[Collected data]
————————
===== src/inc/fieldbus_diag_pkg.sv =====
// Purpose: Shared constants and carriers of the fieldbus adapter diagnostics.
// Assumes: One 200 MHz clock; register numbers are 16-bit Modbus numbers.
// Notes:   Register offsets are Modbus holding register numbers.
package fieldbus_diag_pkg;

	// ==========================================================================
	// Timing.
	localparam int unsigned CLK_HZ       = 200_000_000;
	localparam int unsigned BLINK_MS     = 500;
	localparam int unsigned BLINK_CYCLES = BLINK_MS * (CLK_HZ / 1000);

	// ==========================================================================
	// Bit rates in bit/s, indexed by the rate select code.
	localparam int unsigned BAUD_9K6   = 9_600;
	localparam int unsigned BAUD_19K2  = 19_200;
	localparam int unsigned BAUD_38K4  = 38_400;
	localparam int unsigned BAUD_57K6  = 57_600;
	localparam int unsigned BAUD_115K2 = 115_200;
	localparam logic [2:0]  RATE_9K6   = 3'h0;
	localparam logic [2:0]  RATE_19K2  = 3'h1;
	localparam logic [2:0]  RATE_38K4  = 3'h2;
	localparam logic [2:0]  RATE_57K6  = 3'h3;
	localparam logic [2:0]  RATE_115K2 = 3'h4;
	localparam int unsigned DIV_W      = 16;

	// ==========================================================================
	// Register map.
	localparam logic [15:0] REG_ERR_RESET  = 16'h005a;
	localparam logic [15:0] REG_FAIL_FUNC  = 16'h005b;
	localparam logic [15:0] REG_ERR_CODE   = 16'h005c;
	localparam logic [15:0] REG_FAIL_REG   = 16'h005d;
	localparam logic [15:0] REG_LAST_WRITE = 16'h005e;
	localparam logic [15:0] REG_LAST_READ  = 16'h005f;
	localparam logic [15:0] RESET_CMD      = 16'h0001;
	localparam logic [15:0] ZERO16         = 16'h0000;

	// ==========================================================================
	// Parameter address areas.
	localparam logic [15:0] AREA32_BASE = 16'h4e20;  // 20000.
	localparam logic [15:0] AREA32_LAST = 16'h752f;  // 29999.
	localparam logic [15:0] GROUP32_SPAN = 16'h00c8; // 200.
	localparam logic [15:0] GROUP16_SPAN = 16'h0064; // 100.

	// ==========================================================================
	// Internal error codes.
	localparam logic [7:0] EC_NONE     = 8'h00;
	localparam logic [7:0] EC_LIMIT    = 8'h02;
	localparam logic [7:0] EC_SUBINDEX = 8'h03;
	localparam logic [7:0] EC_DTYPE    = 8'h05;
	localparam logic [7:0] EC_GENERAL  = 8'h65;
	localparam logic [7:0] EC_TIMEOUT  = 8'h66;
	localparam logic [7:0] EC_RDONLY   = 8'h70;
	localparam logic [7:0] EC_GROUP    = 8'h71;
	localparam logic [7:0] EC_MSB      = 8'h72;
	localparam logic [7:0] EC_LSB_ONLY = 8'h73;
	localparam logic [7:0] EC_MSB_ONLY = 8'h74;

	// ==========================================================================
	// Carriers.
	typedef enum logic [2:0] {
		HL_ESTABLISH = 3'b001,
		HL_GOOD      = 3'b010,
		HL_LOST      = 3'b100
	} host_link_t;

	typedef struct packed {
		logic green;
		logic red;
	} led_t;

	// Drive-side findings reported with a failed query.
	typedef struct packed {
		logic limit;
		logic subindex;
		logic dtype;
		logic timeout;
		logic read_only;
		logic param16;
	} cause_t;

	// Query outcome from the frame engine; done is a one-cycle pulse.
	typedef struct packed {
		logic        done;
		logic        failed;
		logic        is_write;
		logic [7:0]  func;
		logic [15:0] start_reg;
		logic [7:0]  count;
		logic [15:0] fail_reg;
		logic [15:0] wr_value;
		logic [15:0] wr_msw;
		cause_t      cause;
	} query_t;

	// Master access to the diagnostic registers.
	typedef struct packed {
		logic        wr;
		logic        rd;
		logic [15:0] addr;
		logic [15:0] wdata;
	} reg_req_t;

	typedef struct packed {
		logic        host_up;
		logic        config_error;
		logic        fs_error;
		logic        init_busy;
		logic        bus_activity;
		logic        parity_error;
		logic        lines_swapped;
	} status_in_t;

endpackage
————————
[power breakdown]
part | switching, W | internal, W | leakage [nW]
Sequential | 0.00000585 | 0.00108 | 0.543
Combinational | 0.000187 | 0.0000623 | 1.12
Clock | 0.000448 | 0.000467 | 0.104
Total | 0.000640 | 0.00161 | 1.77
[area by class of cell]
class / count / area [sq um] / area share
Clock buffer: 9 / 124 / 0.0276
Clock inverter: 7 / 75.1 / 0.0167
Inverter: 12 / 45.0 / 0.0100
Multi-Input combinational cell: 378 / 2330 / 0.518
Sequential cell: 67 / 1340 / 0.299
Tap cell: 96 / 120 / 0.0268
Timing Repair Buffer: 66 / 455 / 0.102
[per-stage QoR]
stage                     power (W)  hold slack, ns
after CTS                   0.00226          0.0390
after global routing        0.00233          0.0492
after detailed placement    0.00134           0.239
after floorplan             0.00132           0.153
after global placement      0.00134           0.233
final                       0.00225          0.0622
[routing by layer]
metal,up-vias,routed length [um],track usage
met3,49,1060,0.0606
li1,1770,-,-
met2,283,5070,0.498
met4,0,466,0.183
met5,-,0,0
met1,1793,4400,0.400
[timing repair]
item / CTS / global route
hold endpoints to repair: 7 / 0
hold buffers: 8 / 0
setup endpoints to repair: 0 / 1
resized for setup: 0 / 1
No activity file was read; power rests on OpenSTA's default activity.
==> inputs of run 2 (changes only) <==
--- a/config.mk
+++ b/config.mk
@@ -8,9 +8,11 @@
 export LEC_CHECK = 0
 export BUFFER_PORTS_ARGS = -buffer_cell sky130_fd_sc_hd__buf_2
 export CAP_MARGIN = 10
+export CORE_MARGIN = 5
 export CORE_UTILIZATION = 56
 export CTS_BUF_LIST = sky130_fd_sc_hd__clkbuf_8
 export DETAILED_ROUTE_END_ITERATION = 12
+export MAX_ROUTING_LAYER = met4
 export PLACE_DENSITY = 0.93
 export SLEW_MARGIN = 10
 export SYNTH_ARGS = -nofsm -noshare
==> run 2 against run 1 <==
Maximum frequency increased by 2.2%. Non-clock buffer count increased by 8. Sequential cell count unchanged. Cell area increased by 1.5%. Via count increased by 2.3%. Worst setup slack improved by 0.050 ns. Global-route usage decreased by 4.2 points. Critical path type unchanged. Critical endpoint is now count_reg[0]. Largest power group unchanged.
————————
▶ _TASK TO CARRY OUT_
The lines above from the one containing "part | switching, W" through the one containing "Multi-Input combinational cell: 378" are to be set down exactly, and no others.

▶ _SOLUTION TO THIS PROBLEM_
part | switching, W | internal, W | leakage [nW]
Sequential | 0.00000585 | 0.00108 | 0.543
Combinational | 0.000187 | 0.0000623 | 1.12
Clock | 0.000448 | 0.000467 | 0.104
Total | 0.000640 | 0.00161 | 1.77
[area by class of cell]
class / count / area [sq um] / area share
Clock buffer: 9 / 124 / 0.0276
Clock inverter: 7 / 75.1 / 0.0167
Inverter: 12 / 45.0 / 0.0100
Multi-Input combinational cell: 378 / 2330 / 0.518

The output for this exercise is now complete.